Reproduce precisely the lines between the start of the data below and the line with "o211ai_1 | 1 |", both included.

### Excerpted records
--- START ---

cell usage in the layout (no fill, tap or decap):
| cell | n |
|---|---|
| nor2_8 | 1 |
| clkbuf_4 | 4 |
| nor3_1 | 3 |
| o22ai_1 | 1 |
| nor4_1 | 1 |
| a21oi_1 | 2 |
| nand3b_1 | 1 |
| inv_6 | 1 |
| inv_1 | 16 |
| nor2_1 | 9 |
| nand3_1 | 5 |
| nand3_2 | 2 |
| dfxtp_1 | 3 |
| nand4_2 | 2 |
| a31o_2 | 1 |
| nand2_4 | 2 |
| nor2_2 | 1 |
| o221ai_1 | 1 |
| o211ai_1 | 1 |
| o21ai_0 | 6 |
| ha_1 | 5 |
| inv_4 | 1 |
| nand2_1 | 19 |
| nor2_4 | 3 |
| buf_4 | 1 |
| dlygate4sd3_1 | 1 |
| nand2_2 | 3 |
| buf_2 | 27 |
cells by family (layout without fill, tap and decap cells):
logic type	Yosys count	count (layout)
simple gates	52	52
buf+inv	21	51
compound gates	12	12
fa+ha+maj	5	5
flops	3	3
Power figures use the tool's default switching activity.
<file path="src/sv/fwd_pkg.sv">
// ----------------------------------------------------------------------------
// fwd_pkg
// Shared types and constants for the byte queue with delete-by-value.
// ----------------------------------------------------------------------------
package fwd_pkg;

    localparam int DEPTH = 16;
    localparam int CNT_W = $clog2(DEPTH + 1);
    localparam int OCC_W = 5;

    typedef logic [DEPTH-1:0] t_vec;
    typedef logic [CNT_W-1:0] t_cnt;
    typedef logic [7:0]       t_byte;

    typedef enum logic [1:0] {
        OP_APPEND = 2'd0,
        OP_POP    = 2'd1,
        OP_DELETE = 2'd2,
        OP_NOP    = 2'd3
    } t_op;

    typedef enum logic [1:0] {
        STAT_OK      = 2'd0,
        STAT_EMPTY   = 2'd1,
        STAT_NOMATCH = 2'd2,
        STAT_FULL    = 2'd3
    } t_status;

    typedef enum logic {
        S_IDLE = 1'b0,
        S_EXEC = 1'b1
    } t_state;

    typedef struct packed {
        logic load;
        logic exec;
    } t_cmd;

endpackage

</file>
<file path="src/sv/fwd_ctrl.sv">
// ----------------------------------------------------------------------------
// fwd_ctrl
// Sequencer: takes a command, runs the execute step, strobes the result.
// ----------------------------------------------------------------------------
module fwd_ctrl (
    input  logic          i_clk,
    input  logic          i_rst_n,
    input  logic          i_start,
    output logic          o_busy,
    output logic          o_done,
    output fwd_pkg::t_cmd o_cmd
);

    fwd_pkg::t_state r_state;
    fwd_pkg::t_state n_state;
    logic            r_done;

    always_ff @(posedge i_clk) begin
        if (!i_rst_n) begin
            r_state <= fwd_pkg::S_IDLE;
            r_done  <= 1'b0;
        end else begin
            r_state <= n_state;
            r_done  <= o_cmd.exec;
        end
    end

    always_comb begin
        n_state    = r_state;
        o_cmd.load = 1'b0;
        o_cmd.exec = 1'b0;
        o_busy     = 1'b0;
        unique case (r_state)
            fwd_pkg::S_IDLE: begin
                if (i_start) begin
                    o_cmd.load = 1'b1;
                    n_state    = fwd_pkg::S_EXEC;
                end
            end
            fwd_pkg::S_EXEC: begin
                o_busy     = 1'b1;
                o_cmd.exec = 1'b1;
                n_state    = fwd_pkg::S_IDLE;
            end
            default: begin
                n_state = fwd_pkg::S_IDLE;
            end
        endcase
    end

    assign o_done = r_done;

endmodule

</file>
<file path="src/sv/fwd_datapath.sv">
// ----------------------------------------------------------------------------
// fwd_datapath
// Row of byte slots with parallel compare, shift-toward-head and result regs.
// ----------------------------------------------------------------------------
module fwd_datapath (
    input  logic                       i_clk,
    input  logic                       i_rst_n,
    input  fwd_pkg::t_cmd              i_cmd,
    input  logic [1:0]                 i_operation,
    input  logic [7:0]                 i_value,
    output logic [1:0]                 o_status,
    output logic [7:0]                 o_popped,
    output logic [fwd_pkg::OCC_W-1:0]  o_occupancy
);

    fwd_pkg::t_byte   r_bytes [fwd_pkg::DEPTH];
    fwd_pkg::t_cnt    r_count;
    fwd_pkg::t_cnt    n_count;
    fwd_pkg::t_op     r_op;
    fwd_pkg::t_byte   r_val;
    fwd_pkg::t_status r_status;
    fwd_pkg::t_status n_status;
    fwd_pkg::t_byte   r_popped;
    fwd_pkg::t_byte   n_popped;

    fwd_pkg::t_vec valid;
    fwd_pkg::t_vec match;
    fwd_pkg::t_vec hit_upto;
    fwd_pkg::t_vec shift_en;
    fwd_pkg::t_vec wr_en;

    always_comb begin
        for (int i = 0; i < fwd_pkg::DEPTH; i++) begin
            valid[i]    = fwd_pkg::CNT_W'(i) < r_count;
            match[i]    = valid[i] && (r_bytes[i] == r_val);
            wr_en[i]    = fwd_pkg::CNT_W'(i) == r_count;
        end
        for (int i = 0; i < fwd_pkg::DEPTH; i++) begin
            hit_upto[i] = |(match & (fwd_pkg::t_vec'({fwd_pkg::DEPTH{1'b1}})
                                     >> (fwd_pkg::DEPTH - 1 - i)));
        end
    end

    always_comb begin
        n_count  = r_count;
        n_status = fwd_pkg::STAT_OK;
        n_popped = '0;
        shift_en = '0;
        unique case (r_op)
            fwd_pkg::OP_APPEND: begin
                if (r_count == fwd_pkg::CNT_W'(fwd_pkg::DEPTH)) begin
                    n_status = fwd_pkg::STAT_FULL;
                end else begin
                    n_count = r_count + 1'b1;
                end
            end
            fwd_pkg::OP_POP: begin
                if (r_count == '0) begin
                    n_status = fwd_pkg::STAT_EMPTY;
                end else begin
                    n_popped = r_bytes[0];
                    shift_en = '1;
                    n_count  = r_count - 1'b1;
                end
            end
            fwd_pkg::OP_DELETE: begin
                if (r_count == '0) begin
                    n_status = fwd_pkg::STAT_EMPTY;
                end else if (match == '0) begin
                    n_status = fwd_pkg::STAT_NOMATCH;
                end else begin
                    shift_en = hit_upto;
                    n_count  = r_count - 1'b1;
                end
            end
            default: begin
            end
        endcase
    end

    always_ff @(posedge i_clk) begin
        if (!i_rst_n) begin
            r_count <= '0;
        end else if (i_cmd.exec) begin
            r_count <= n_count;
        end
    end

    always_ff @(posedge i_clk) begin
        if (i_cmd.load) begin
            r_op  <= fwd_pkg::t_op'(i_operation);
            r_val <= i_value;
        end
        if (i_cmd.exec) begin
            r_status <= n_status;
            r_popped <= n_popped;
        end
    end

    for (genvar g = 0; g < fwd_pkg::DEPTH; g++) begin : g_slot
        always_ff @(posedge i_clk) begin
            if (i_cmd.exec) begin
                if (r_op == fwd_pkg::OP_APPEND && wr_en[g]) begin
                    r_bytes[g] <= r_val;
                end else if (shift_en[g] && g < fwd_pkg::DEPTH - 1) begin
                    r_bytes[g] <= r_bytes[(g + 1) % fwd_pkg::DEPTH];
                end
            end
        end
    end

    assign o_status    = r_status;
    assign o_popped    = r_popped;
    assign o_occupancy = fwd_pkg::OCC_W'(r_count);

endmodule

</file>
<file path="src/sv/fifo_with_delete_by_value_core.sv">
// ----------------------------------------------------------------------------
// fifo_with_delete_by_value_core
// Byte queue with append, pop and delete-first-match, one result per item.
// ----------------------------------------------------------------------------
// Channel   Handshake                 Payload
// command   start & !busy             i_operation, i_value
// result    o_valid (one cycle)       o_status, o_popped, o_occupancy
//
// Each item runs in two steps: load registers the command, execute compares
// all slots in parallel and shifts the slot row. The result strobes in the
// cycle after execute, and a new item can be taken in that same cycle.
// Synchronous reset empties the queue; slot bytes are not cleared.
// The receiver cannot stall; results are never held.
// ----------------------------------------------------------------------------
module fifo_with_delete_by_value_core (
    input  logic                      i_clk,
    input  logic                      i_rst_n,
    input  logic                      start,
    output logic                      busy,
    input  logic [1:0]                i_operation,
    input  logic [7:0]                i_value,
    output logic                      o_valid,
    output logic [1:0]                o_status,
    output logic [7:0]                o_popped,
    output logic [fwd_pkg::OCC_W-1:0] o_occupancy
);

    fwd_pkg::t_cmd cmd;

    fwd_ctrl u_ctrl (
        .i_clk   (i_clk),
        .i_rst_n (i_rst_n),
        .i_start (start),
        .o_busy  (busy),
        .o_done  (o_valid),
        .o_cmd   (cmd)
    );

    fwd_datapath u_datapath (
        .i_clk       (i_clk),
        .i_rst_n     (i_rst_n),
        .i_cmd       (cmd),
        .i_operation (i_operation),
        .i_value     (i_value),
        .o_status    (o_status),
        .o_popped    (o_popped),
        .o_occupancy (o_occupancy)
    );

endmodule

</file>
<file path="config.mk">
export PLATFORM = sky130hd
export DESIGN_NAME = fifo_with_delete_by_value_core
export DESIGN_NICKNAME = d
export VERILOG_FILES = /design/src/sv/fwd_pkg.sv /design/src/sv/fwd_ctrl.sv /design/src/sv/fwd_datapath.sv /design/src/sv/fifo_with_delete_by_value_core.sv
export SDC_FILE = /design/constraint.sdc
export NUM_CORES = 1
export LEC_CHECK = 0
export ABC_AREA = 0
export BUFFER_PORTS_ARGS = -buffer_cell sky130_fd_sc_hd__buf_2
export CAP_MARGIN = 0
export CORE_MARGIN = 2
export CORE_UTILIZATION = 55
export DETAILED_ROUTE_END_ITERATION = 16
export PLACE_DENSITY = 0.72
export SLEW_MARGIN = 20
export SYNTH_ARGS = -nofsm -noshare
export SYNTH_HDL_FRONTEND = slang
export SYNTH_HIERARCHICAL = 1
export SYNTH_SLANG_ARGS = --single-unit
</file>
<file path="constraint.sdc">
create_clock -name i_clk -period 8.1 [get_ports i_clk]
set_input_delay 0.405 -clock i_clk [delete_from_list [all_inputs] [get_ports i_clk]]
set_output_delay 0.405 -clock i_clk [all_outputs]
set_load 0.005 [all_outputs]
</file>
# Yosys cells after proc, flatten, opt, wreduce, memory -nomap -nowiden

Memories as Yosys holds them, arrays and structs flattened.
Cells that the tools add are included.

Add/sub/neg operators: 2
Multipliers: 0
Divide/modulo/power cells: 0
Order comparisons: 16
Equality and inequality tests: 38
Shift operators: 0
Multiplexer cells: 144
Bitwise operators: 17
Reductions and logical operators: 53

Operators by type and width:

| kind                 | number |
|---|---|
| $eq A8 B8 Y1         | 16 |
| $mux W8              | 16 |
| $mux W1              | 113 |
| $mux W15             | 3 |
| $eq A4 B5 Y1 const A | 8 |
| $lt A4 B5 Y1 const A | 8 |
| $logic_and A1 B1 Y1  | 32 |
| $pmux W15 S2         | 1 |
| $eq A3 B5 Y1 const A | 4 |
| $lt A3 B5 Y1 const A | 4 |
| $mux W5              | 4 |
| $logic_not A16 Y1    | 1 |
| $reduce_or A8 Y1     | 2 |
| $or A1 B1 Y1         | 15 |
| $pmux W5 S3          | 1 |
| $reduce_or A15 Y1    | 1 |
| $reduce_or A14 Y1    | 1 |
| $reduce_or A13 Y1    | 1 |
| $reduce_or A12 Y1    | 1 |
| $reduce_or A11 Y1    | 1 |
| $eq A2 B5 Y1 const A | 2 |
| $lt A1 B5 Y1 const A | 2 |
| $lt A2 B5 Y1 const A | 2 |
| $reduce_or A10 Y1    | 1 |
| 23 further kinds     | 30 |

Flip-flop bits (word level): 27
Latch bits: 0
RAM bits: 128
Bits in read-only memories: 0
Input port bits: 13
Output and inout bits: 17
Word-level logic and storage cells: 278
Memories kept: 1

Memory list:

| memory             | depth | bits a word | read ports | clocked after Yosys merged registers in | wr ports | RTL line           | RTL |
|---|---|---|---|---|---|---|---|
| u_datapath.r_bytes | 16    | 8           | 16         | 0                                       | 15       | fwd_datapath.sv:16 | `fwd_pkg::t_byte r_bytes [fwd_pkg::DEPTH];` |

# Depth between registers and ports, before layout

Gate-level depths: netlist of run 1.
An unclocked memory read counts as a cell.

Depth in word-level cells: 13
Depth in mapped cells: 11
Mapped depth without buffers: 9

# Hierarchy

Netlist of run 1, hierarchy kept.

Modules (own cells, without submodules):

| module       | instances | cells an instance | area an instance (um2) |
|---|---|---|---|
| fwd_datapath | 1         | 768               | 9238.9 |
| fwd_ctrl     | 1         | 7                 | 81.3 |

# Worst setup path before layout of run 1

Ideal clock, no wire load.

Path kind: register to register
Start point: register u_datapath.r_count[0] (netlist: u_datapath/o_occupancy[0])
End point: memory u_datapath/r_bytes[0][48] in the netlist's numbering (enable)
Library setup time: 0.384 ns
Data arrival time: 2.788 ns
Data required time: 7.716 ns
Setup slack: 4.928 ns
Stages on the path, launching flop included: 12
Path buffers: 3
Cells stage by stage: dfxtp_1 -> clkbuf_1 -> inv_1 -> ha_1 -> nor3b_2 -> nand2b_1 -> buf_2 -> a21oi_1 -> o21ai_0 -> a21o_1 -> clkbuf_1 -> o21ai_0

RTL lines:

| what                     | RTL line           | RTL |
|---|---|---|
| start: declaration       | fwd_datapath.sv:17 | `fwd_pkg::t_cnt r_count;` |
| start signal: assignment | fwd_datapath.sv:85 | `r_count <= n_count;` |
| end: declaration         | fwd_datapath.sv:16 |  |
File: config.mk
export PLATFORM = sky130hd
export DESIGN_NAME = limp_home_gain_scheduler_flat
export DESIGN_NICKNAME = d
export VERILOG_FILES = /design/src/rtl/core/lhgs_pkg.sv /design/src/rtl/core/lhgs_req_if.sv /design/src/rtl/core/lhgs_rsp_if.sv /design/src/rtl/core/lhgs_ctrl.sv /design/src/rtl/core/lhgs_datapath.sv /design/src/rtl/core/limp_home_gain_scheduler.sv /design/src/flat_wrapper.sv
export SDC_FILE = /design/constraint.sdc
export NUM_CORES = 2
export LEC_CHECK = 0
export BUFFER_PORTS_ARGS = -buffer_cell sky130_fd_sc_hd__buf_2
export CORE_MARGIN = 2
export CORE_UTILIZATION = 47
export CTS_CLUSTER_SIZE = 28
export DETAILED_ROUTE_END_ITERATION = 16
export PLACE_DENSITY = 0.65
export SETUP_SLACK_MARGIN = 0.02
export SLEW_MARGIN = 30
export SYNTH_ARGS = -nofsm -noshare
export SYNTH_HDL_FRONTEND = slang
export SYNTH_SLANG_ARGS = --single-unit
File: constraint.sdc
create_clock -name clock -period 13 [get_ports clock]
set_input_delay 0.65 -clock clock [delete_from_list [all_inputs] [get_ports clock]]
set_output_delay 0.65 -clock clock [all_outputs]
set_load 0.05 [all_outputs]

--- END ---

### Result of the exercise
cell usage in the layout (no fill, tap or decap):
| cell | n |
|---|---|
| nor2_8 | 1 |
| clkbuf_4 | 4 |
| nor3_1 | 3 |
| o22ai_1 | 1 |
| nor4_1 | 1 |
| a21oi_1 | 2 |
| nand3b_1 | 1 |
| inv_6 | 1 |
| inv_1 | 16 |
| nor2_1 | 9 |
| nand3_1 | 5 |
| nand3_2 | 2 |
| dfxtp_1 | 3 |
| nand4_2 | 2 |
| a31o_2 | 1 |
| nand2_4 | 2 |
| nor2_2 | 1 |
| o221ai_1 | 1 |
| o211ai_1 | 1 |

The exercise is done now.